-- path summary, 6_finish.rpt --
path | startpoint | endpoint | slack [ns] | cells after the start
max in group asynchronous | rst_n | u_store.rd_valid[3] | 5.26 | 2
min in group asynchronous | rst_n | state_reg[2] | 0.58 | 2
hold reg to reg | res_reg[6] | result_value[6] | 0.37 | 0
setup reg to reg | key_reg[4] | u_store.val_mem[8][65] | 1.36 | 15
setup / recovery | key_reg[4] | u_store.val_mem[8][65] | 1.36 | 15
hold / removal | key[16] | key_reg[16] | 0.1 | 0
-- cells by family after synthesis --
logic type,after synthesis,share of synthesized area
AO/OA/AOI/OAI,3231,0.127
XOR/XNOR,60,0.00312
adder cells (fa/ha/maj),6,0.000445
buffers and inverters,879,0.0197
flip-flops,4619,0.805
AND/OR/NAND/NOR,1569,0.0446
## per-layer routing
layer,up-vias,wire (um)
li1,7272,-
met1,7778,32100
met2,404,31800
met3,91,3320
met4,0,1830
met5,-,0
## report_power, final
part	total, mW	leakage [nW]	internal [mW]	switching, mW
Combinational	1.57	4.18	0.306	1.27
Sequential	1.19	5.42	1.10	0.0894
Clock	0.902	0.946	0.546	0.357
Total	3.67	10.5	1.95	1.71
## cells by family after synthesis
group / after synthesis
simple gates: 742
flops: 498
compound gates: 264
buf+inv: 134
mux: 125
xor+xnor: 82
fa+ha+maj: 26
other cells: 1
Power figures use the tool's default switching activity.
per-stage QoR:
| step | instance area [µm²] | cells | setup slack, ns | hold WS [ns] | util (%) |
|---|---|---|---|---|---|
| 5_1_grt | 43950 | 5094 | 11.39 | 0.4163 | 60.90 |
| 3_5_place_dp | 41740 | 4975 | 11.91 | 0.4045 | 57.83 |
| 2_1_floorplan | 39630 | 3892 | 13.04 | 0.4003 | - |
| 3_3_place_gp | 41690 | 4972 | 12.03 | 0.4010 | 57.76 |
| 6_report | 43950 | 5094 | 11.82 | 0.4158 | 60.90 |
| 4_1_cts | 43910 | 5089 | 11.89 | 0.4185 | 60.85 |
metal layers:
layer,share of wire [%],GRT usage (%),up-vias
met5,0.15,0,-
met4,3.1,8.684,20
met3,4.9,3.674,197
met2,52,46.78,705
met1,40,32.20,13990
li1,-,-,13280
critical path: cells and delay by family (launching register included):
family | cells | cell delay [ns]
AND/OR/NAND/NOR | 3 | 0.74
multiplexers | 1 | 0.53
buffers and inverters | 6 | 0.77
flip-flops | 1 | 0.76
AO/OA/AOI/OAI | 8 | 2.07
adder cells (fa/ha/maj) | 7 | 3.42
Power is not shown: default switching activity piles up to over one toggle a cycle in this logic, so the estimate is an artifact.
File: src/hdl/plen_pkg.sv
`default_nettype none

package plen_pkg;

  localparam int unsigned DATA_W = 32;

  typedef enum logic [2:0] {
    OP_PUSH = 3'd0,
    OP_SHOW = 3'd1,
    OP_GET  = 3'd2,
    OP_INS  = 3'd3,
    OP_DEL  = 3'd4
  } op_e;

  typedef enum logic [1:0] {
    ST_OK    = 2'd0,
    ST_FAIL  = 2'd1,
    ST_EMPTY = 2'd2
  } status_e;

  typedef enum logic [1:0] {
    CMD_HOLD = 2'd0,
    CMD_INS  = 2'd1,
    CMD_DEL  = 2'd2
  } cmd_e;

  typedef enum logic {
    S_IDLE = 1'b0,
    S_SHOW = 1'b1
  } fsm_e;

  typedef struct packed {
    cmd_e                     cmd;
    logic signed [DATA_W-1:0] value;
  } cell_ctrl_t;

endpackage

`default_nettype wire

File: src/hdl/plen_cell.sv
`default_nettype none

module plen_cell #(
  parameter int unsigned IDX_W    = 6,
  parameter int unsigned CELL_IDX = 0
) (
  input  wire logic                             clk_i,
  input  wire plen_pkg::cell_ctrl_t             ctrl_i,
  input  wire logic [IDX_W-1:0]                 at_i,
  input  wire logic signed [plen_pkg::DATA_W-1:0] left_i,
  input  wire logic signed [plen_pkg::DATA_W-1:0] right_i,
  output logic signed [plen_pkg::DATA_W-1:0]      word_o
);

  localparam logic [IDX_W-1:0] MY_IDX = IDX_W'(CELL_IDX);

  logic signed [plen_pkg::DATA_W-1:0] word_q, word_d;

  always_comb begin
    word_d = word_q;
    case (ctrl_i.cmd)
      plen_pkg::CMD_INS: begin
        if (MY_IDX > at_i) begin
          word_d = left_i;
        end else if (MY_IDX == at_i) begin
          word_d = ctrl_i.value;
        end
      end
      plen_pkg::CMD_DEL: begin
        if (MY_IDX >= at_i) begin
          word_d = right_i;
        end
      end
      default: word_d = word_q;
    endcase
  end

  always_ff @(posedge clk_i) begin
    word_q <= word_d;
  end

  assign word_o = word_q;

endmodule

`default_nettype wire

File: config.mk
export PLATFORM = sky130hd
export DESIGN_NAME = plen_cell
export DESIGN_NICKNAME = d
export VERILOG_FILES = /design/src/hdl/plen_pkg.sv /design/src/hdl/plen_cell.sv
export SDC_FILE = /design/constraint.sdc
export NUM_CORES = 1
export LEC_CHECK = 0
export ABC_CLOCK_PERIOD_IN_PS = 3700
export BUFFER_PORTS_ARGS = -buffer_cell sky130_fd_sc_hd__buf_2
export CAP_MARGIN = 30
export CORE_AREA = 2 2 90 57
export CTS_CLUSTER_DIAMETER = 40
export DETAILED_ROUTE_END_ITERATION = 7
export DIE_AREA = 0 0 92 59
export GPL_TIMING_DRIVEN = 0
export PLACE_DENSITY = 0.71
export SYNTH_ARGS = -nofsm -noshare
export SYNTH_HDL_FRONTEND = slang
export SYNTH_SLANG_ARGS = --single-unit
File: constraint.sdc
create_clock -name clk_i -period 3.7 [get_ports clk_i]
set_input_delay 0.74 -clock clk_i [delete_from_list [all_inputs] [get_ports clk_i]]
set_output_delay 0.74 -clock clk_i [all_outputs]
set_load 0.05 [all_outputs]
==> results list <==
* Hold Path Stages: 2
* Synth Area in XOR/XNOR: 0.617%
- Worst vdd rail ir drop: 0.178 mV
* End of the worst hold path: word_o[6]$_DFFE_PP_
- Count of input and output buffers: 104
* Number of ports placed on the die boundary: 137
- The synthesized design contains 32 register bits.
- Vias in the first global route: 1,006
- Counting along the longest clock path gives a buffer depth of 2.
- Std cell rows: 19
- The worst hold path begins at ctrl_i[6].
- Drt wl/cell: 12.1 µm
- Largest family of logic cells by synthesized area: multiplexers
* Critical path startpoint category: input pin
- Synthesis produced a netlist with a net count of 177.
- Count of vias placed by the detailed router: 1,027
- Initial Utilization: 31.4%
* Clock-pin slew reported for the worst setup and hold paths after clock tree synthesis: 0.07 ns
* Width of the die: 92 µm
* Worst-margin pin slew: 0.577 ns
- Synth area leaders: sky130_fd_sc_hd__edfxtp_1, sky130_fd_sc_hd__mux2_2, sky130_fd_sc_hd__mux2_4, sky130_fd_sc_hd__buf_6, sky130_fd_sc_hd__nor4_2
- Data on the critical path arrives at its endpoint at 2.15 ns.
- In the global route stage, overall resource usage came out at 11.2%.
- Initial DRT Pass Iterations: 4
* Number of endpoints with negative hold slack in the final report: 0
- Full die area: 5430 µm²
* Logic pwr share: 11.8%
* Smallest hold slack: 0.763 ns
* Post-DRT Antenna Nets: 0
- Congestion Overflow GR: 0
- In this run the mean area of a mapped cell was 19.7 µm².
* Number of setup violations in the final report: 0
- Headroom to the max-slew limit came out at 61.2%.
- # DRC: 0
- Counting the buffers created by CTS gives 5.
* Detailed Route Iter0 Violations: 17
- The internal portion of the total power is 665 µW.
- Number of diodes: 0
* Net switching power: 161 µW
* Number of warnings issued by yosys: 0
- Root buffer selected by CTS: sky130_fd_sc_hd__clkbuf_8
- Vias/cell: 4.12
- FFs w/ async S/R, synth: 0%
* Number of maximum-capacitance constraint violations: 0
- Critical path data required time: 3.68 ns
- The worst path uses 58.7% of the clock period.
* Placed cell count: 241
- Summed over all layers, the routed wires come to 3000 µm.
- The most used flip-flop cell after synthesis is sky130_fd_sc_hd__edfxtp_1.
- In this run, post-CTS repair resized a total of 0 instances.
* Post-synthesis sequential area ratio: 67.7%
- The synthesized netlist devotes 2.11% of its cell area to simple gates.
* Syn-to-layout area delta: 52.2%
* Nets@finish: 290
- Counting the fill cells in the layout gives 417.
* TNS Setup: 0 ns
- Result of the run: finished clean
* Worst setup EP type: register
- Fraction of synthesized area in multiplexers: 26.4%
- The tree built by TritonCTS fans out to 32 sinks.
- The synthesized netlist occupies a cell area of 1420 µm².
* Non-filler instance count after layout: 249
* Post-CTS Hold Fix Bufs: 0
- Net switching fraction of the power: 19.5%
- Subtracting the final worst setup slack from the clock period gives 2.17 ns.
- The initial antenna violation count is 0.
- Largest fanout on the critical path: 14
* Area inside the core boundary: 4520 µm²
- Sequential cells burn 49.0% of the power.
- Clock share of power: 39.1%
- The worst setup path is of the input pin to register kind.
- Number of standard cells after synthesis: 72
* Number of different library cells in the post-synthesis netlist: 8
* Share of synthesized cell area in full adder, half adder and majority cells: 0%
- The final-report max-slew violation count was 0.
* Post-CTS setup buffer count: 0
- Overall power consumption after layout is estimated at 826 µW.
- Power spread over the standard cell area amounts to 382 nW/µm².
* Maximum number of pins on one net before global-route repair: 15
* Post-synthesis compound-gate area fraction: 0%
- Proportion of layout cells with a drive suffix above 1: 81.2%
- TritonCTS built the clock tree.
- H-tree depth: 2
* Final std cell area, no fill: 2160 µm²
- The critical path starts at at_i[2].
* Placed standard-cell area: 2050 µm²
* Placer congestion estimate: 0.655
* Library cell occupying the most area in the post-synthesis netlist: sky130_fd_sc_hd__edfxtp_1
* HPWL after DPL: 2410 µm
* Leak pwr: 0.934 nW
* Fmax achieved: 461 MHz
- First-pass GRT wire length: 4580 µm
- Flip-flop count of the largest register, all copies and words added: 32
- In this run the biggest area consumer among cell types represents 67.7% of the synthesized area.
- Sorting the synthesized cells by how often they occur yields sky130_fd_sc_hd__edfxtp_1, sky130_fd_sc_hd__mux2_2, sky130_fd_sc_hd__buf_6, sky130_fd_sc_hd__mux2_4.
- Library cell with the highest instance count after synthesis: sky130_fd_sc_hd__edfxtp_1
- Setup repair after global routing missed its margin: false
- Path category of the worst min-delay check: input pin to register
- In this run, synthesis inferred 32 flip-flops with an integrated enable.
- The die is 59 µm tall.
==> final cells by class <==
class / instances / area, µm² / area share, %
Sequential cell: 32 / 961 / 44.4
Buffer: 4 / 45.0 / 2.08
Multi-Input combinational cell: 36 / 423 / 19.6
Clock buffer: 6 / 72.6 / 3.36
Timing Repair Buffer: 106 / 547 / 25.3
Clock inverter: 2 / 35.0 / 1.62
Tap cell: 63 / 78.8 / 3.65
==> cell families after synthesis <==
logic type	count (synthesis)
muxes	32
and+or+nand+nor	3
DFF	32
buffers and inverters	4
xor gates and xnor gates	1
==> through the flow <==
stage | setup WS [ns] | utilization, %
CTS | 1.52 | 47.9
floorplan | 0.147 | -
finish | 1.53 | 47.9
detailed placement | 1.21 | 45.5
global route | 1.43 | 47.9
global placement | -0.755 | 44.7
--- src/flat_wrapper.sv ---
// flat-port wrapper written by rule: the top's interface ports become plain ports
module afg_front_flat import afg_pkg::*;
#(
  parameter int SAMPLE_BITS = SAMPLE_BITS_DEF
)
  (clk_i, rst_ni, head_o, pop_i, in_i_valid, in_i_op, in_i_sample_left, in_i_sample_right, in_i_quantum_start, in_i_ready);
  afg_in_if in_i_i ();
  input  logic clk_i;
  input  logic rst_ni;
  output head_t head_o;
  input  logic pop_i;
  input wire logic [$bits(in_i_i.valid)-1:0] in_i_valid;
  input wire logic [$bits(in_i_i.op)-1:0] in_i_op;
  input wire logic [$bits(in_i_i.sample_left)-1:0] in_i_sample_left;
  input wire logic [$bits(in_i_i.sample_right)-1:0] in_i_sample_right;
  input wire logic [$bits(in_i_i.quantum_start)-1:0] in_i_quantum_start;
  output wire logic [$bits(in_i_i.ready)-1:0] in_i_ready;
  assign in_i_i.valid = in_i_valid;
  assign in_i_i.op = in_i_op;
  assign in_i_i.sample_left = in_i_sample_left;
  assign in_i_i.sample_right = in_i_sample_right;
  assign in_i_i.quantum_start = in_i_quantum_start;
  assign in_i_ready = in_i_i.ready;
  afg_front #(.SAMPLE_BITS(SAMPLE_BITS)) u_core (.clk_i(clk_i), .rst_ni(rst_ni), .in_i(in_i_i), .head_o(head_o), .pop_i(pop_i));
endmodule
--- config.mk ---
export PLATFORM = sky130hd
export DESIGN_NAME = afg_front_flat
export DESIGN_NICKNAME = d
export VERILOG_FILES = /design/src/hw/rtl/afg_pkg.sv /design/src/hw/rtl/afg_ifs.sv /design/src/hw/rtl/afg_front.sv /design/src/flat_wrapper.sv
export SDC_FILE = /design/constraint.sdc
export NUM_CORES = 1
export LEC_CHECK = 0
export ABC_AREA = 1
export BUFFER_PORTS_ARGS = -buffer_cell sky130_fd_sc_hd__buf_2
export CAP_MARGIN = 20
export CORE_UTILIZATION = 56
export DETAILED_ROUTE_END_ITERATION = 16
export PLACE_DENSITY = 0.84
export SYNTH_ARGS = -nofsm -noshare
export SYNTH_HDL_FRONTEND = slang
export SYNTH_SLANG_ARGS = --single-unit
--- constraint.sdc ---
create_clock -name clk_i -period 11.4 [get_ports clk_i]
set_clock_uncertainty 0.2 [all_clocks]
set_input_delay 2.28 -clock clk_i [delete_from_list [all_inputs] [get_ports clk_i]]
set_output_delay 2.28 -clock clk_i [all_outputs]
set_load 0.01 [all_outputs]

# # # # # # #

→ **Prompt**:
Which lines above run from the one containing "critical path: cells" down to the one containing "adder cells (fa/ha/maj) | 7 | 3.42"? Repeat exactly those, both ends included, and nothing else.

→ **The completed task**:
critical path: cells and delay by family (launching register included):
family | cells | cell delay [ns]
AND/OR/NAND/NOR | 3 | 0.74
multiplexers | 1 | 0.53
buffers and inverters | 6 | 0.77
flip-flops | 1 | 0.76
AO/OA/AOI/OAI | 8 | 2.07
adder cells (fa/ha/maj) | 7 | 3.42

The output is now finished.